Zscalerは9月27日(米国時間)、「Agent Tesla RAT Delivered by Quantum Builder With New TTPs」において、遠隔操作ウイルス(RAT: Remote Administration Tool)である「Agent Tesla」を配布するキャンペーンが展開されていると伝えた。2014年から活動している.NETベースのキーロガーおよびリモートアクセス型の遠隔操作ウイルスがダークWeb市場で販売されている「Quantum Builder」によって配信されていることが明らかとなった。

Agent Tesla RAT Delivered by Quantum Builder With New TTPs

Quantum Builder(別名「Quantum Lnk Builder」)は、ショートカットファイルである「.lnk」ファイルを使って悪意のあるペイロードを読み込む環境寄生バイナリ(LOLBins: Living-Off-the-Land Binaries)攻撃型マルウェア。このキャンペーンでは、Quantum Builderを使用して悪意のあるLNK、HTA、PowerShellペイロードを生成し、標的のマシン上に遠隔操作ウイルスであるAgent Teslaを配信しているという。
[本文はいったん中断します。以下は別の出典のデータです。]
===== config.mk =====
export PLATFORM = sky130hd
export DESIGN_NAME = cfa_grad_pipe
export DESIGN_NICKNAME = d
export VERILOG_FILES = /design/src/rtl/cfa_pkg.sv /design/src/rtl/cfa_abs_diff.sv /design/src/rtl/cfa_grad_pipe.sv
export SDC_FILE = /design/constraint.sdc
export NUM_CORES = 2
export LEC_CHECK = 0
export CORE_UTILIZATION = 30
export CTS_CLUSTER_SIZE = 24
export DETAILED_ROUTE_END_ITERATION = 8
export MAX_ROUTING_LAYER = met4
export SLEW_MARGIN = 15
export SYNTH_ARGS = -nofsm -noshare
export SYNTH_HDL_FRONTEND = slang
export SYNTH_SLANG_ARGS = --single-unit

===== constraint.sdc =====
create_clock -name clk -period 6.5 [get_ports clk]
set_input_delay 1.95 -clock clk [delete_from_list [all_inputs] [get_ports clk]]
set_output_delay 1.95 -clock clk [all_outputs]
set_load 0.01 [all_outputs]
--- src/rtl/en_register_32_if.sv ---
// rtl/en_register_32_if.sv - data/enable/output bundle for the enabled register
`timescale 1ps/1ps

interface en_register_32_if #(
    parameter int WIDTH = 32
);
    logic [WIDTH-1:0] in;
    logic             en;
    logic [WIDTH-1:0] out;

    modport master (
        output in,
        output en,
        input  out
    );

    modport slave (
        input  in,
        input  en,
        output out
    );
endinterface

--- src/rtl/en_register_32.sv ---
// rtl/en_register_32.sv - clock-enabled data register with asynchronous reset
`timescale 1ps/1ps

module en_register_32 #(
    parameter int               WIDTH       = 32,
    parameter logic [WIDTH-1:0] RESET_VALUE = '0
) (
    input  logic          clk,
    input  logic          rst,
    en_register_32_if.slave bus
);

    if (WIDTH < 1 || WIDTH > 64) begin : g_width_check
        $error("en_register_32: WIDTH must be in 1..64");
    end

    // out comes straight from the flops; en only selects recirculation.
    always_ff @(posedge clk or posedge rst) begin
        if (rst) begin
            bus.out <= RESET_VALUE;
        end else if (bus.en) begin
            bus.out <= bus.in;
        end
    end

`ifndef SYNTHESIS
    a_reset_value: assert property (@(posedge clk) rst |-> (bus.out == RESET_VALUE));

    a_hold: assert property (@(posedge clk) disable iff (rst)
        !bus.en |=> $stable(bus.out));

    a_load: assert property (@(posedge clk) disable iff (rst)
        bus.en |=> (bus.out == $past(bus.in)));
`endif

endmodule
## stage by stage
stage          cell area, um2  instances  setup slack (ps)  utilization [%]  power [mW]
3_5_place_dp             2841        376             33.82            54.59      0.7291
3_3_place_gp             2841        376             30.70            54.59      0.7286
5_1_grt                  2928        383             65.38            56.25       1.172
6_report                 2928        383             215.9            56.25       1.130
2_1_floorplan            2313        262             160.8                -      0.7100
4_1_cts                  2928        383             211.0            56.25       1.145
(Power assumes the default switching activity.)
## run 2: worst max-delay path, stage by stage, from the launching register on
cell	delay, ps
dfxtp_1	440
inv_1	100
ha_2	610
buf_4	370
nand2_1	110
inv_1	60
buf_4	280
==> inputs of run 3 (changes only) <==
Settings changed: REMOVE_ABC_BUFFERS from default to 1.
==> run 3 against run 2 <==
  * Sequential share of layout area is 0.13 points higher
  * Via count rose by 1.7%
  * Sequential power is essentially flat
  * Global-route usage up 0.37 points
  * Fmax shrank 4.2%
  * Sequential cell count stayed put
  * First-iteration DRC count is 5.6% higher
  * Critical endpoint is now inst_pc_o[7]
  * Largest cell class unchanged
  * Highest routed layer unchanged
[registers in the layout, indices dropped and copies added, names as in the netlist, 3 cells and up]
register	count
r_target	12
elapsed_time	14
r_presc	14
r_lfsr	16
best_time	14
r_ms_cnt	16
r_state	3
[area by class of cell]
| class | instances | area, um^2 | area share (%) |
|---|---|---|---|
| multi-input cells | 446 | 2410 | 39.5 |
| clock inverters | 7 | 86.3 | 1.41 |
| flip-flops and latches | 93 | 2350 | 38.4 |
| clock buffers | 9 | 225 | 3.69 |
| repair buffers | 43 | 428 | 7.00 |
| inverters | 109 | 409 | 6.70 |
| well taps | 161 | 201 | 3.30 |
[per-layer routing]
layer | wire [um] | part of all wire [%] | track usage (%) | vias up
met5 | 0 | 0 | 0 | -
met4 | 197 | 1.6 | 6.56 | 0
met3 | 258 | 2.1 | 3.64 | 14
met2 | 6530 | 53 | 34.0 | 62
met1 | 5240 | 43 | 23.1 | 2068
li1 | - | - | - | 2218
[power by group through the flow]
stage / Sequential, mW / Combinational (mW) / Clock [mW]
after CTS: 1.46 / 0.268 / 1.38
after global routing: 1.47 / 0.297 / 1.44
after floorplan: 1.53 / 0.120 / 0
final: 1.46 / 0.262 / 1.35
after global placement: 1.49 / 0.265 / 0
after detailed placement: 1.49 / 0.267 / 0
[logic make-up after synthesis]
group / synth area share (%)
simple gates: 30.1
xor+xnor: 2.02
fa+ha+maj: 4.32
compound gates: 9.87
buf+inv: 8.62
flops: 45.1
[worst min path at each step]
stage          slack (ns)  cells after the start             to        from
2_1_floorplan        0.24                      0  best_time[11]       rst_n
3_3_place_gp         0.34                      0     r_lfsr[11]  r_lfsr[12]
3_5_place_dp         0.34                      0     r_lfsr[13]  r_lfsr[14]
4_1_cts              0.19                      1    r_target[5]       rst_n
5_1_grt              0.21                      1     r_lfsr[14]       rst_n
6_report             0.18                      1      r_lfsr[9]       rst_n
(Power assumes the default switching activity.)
<file path="config.mk">
export PLATFORM = sky130hd
export DESIGN_NAME = elm_hidden_seq
export DESIGN_NICKNAME = d
export VERILOG_FILES = /design/src/rtl/elm_pkg.sv /design/src/rtl/elm_loop_cnt.sv /design/src/rtl/elm_hidden_seq.sv
export SDC_FILE = /design/constraint.sdc
export NUM_CORES = 1
export LEC_CHECK = 0
export BUFFER_PORTS_ARGS = -buffer_cell sky130_fd_sc_hd__buf_2
export CAP_MARGIN = 20
export CORE_ASPECT_RATIO = 0.5
export CORE_MARGIN = 5
export CORE_UTILIZATION = 28
export DETAILED_ROUTE_END_ITERATION = 8
export PLACE_DENSITY = 0.43
export SYNTH_ARGS = -nofsm -noshare
export SYNTH_HDL_FRONTEND = slang
export SYNTH_SLANG_ARGS = --single-unit
export TNS_END_PERCENT = 30
</file>
<file path="constraint.sdc">
create_clock -name clk -period 3.7 [get_ports clk]
set_input_delay 0.555 -clock clk [delete_from_list [all_inputs] [get_ports clk]]
set_output_delay 0.555 -clock clk [all_outputs]
set_load 0.03 [all_outputs]
</file>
Quantum Builderによって生成されたペイロードは高度な技術を採用していると分析されている。

主な技術は次のとおり。

管理者権限で最終ペイロードを実行するために、Microsoft Connection Manager Profile Installer (CMSTP) バイナリを使用したユーザアカウント制御(UAC: User Account Control)バイパスおよび Windows Defender Exclusionsを実行する

環境寄生バイナリを含む様々な攻撃ベクトルを統合した多段階感染連鎖の利用

検知を回避するためのインメモリでのPowerShellスクリプトの実行

感染後の被害者の注意をそらすためのデコイの実行

Zscalerは、この攻撃者は戦術を継続的に進化させ、サイバー犯罪市場で販売されているマルウェアを活用していると指摘している。また、検出を回避するための高度なテクニックが組み込まれており、そのテクニックは開発者によって定期的に更新されていると分析されている。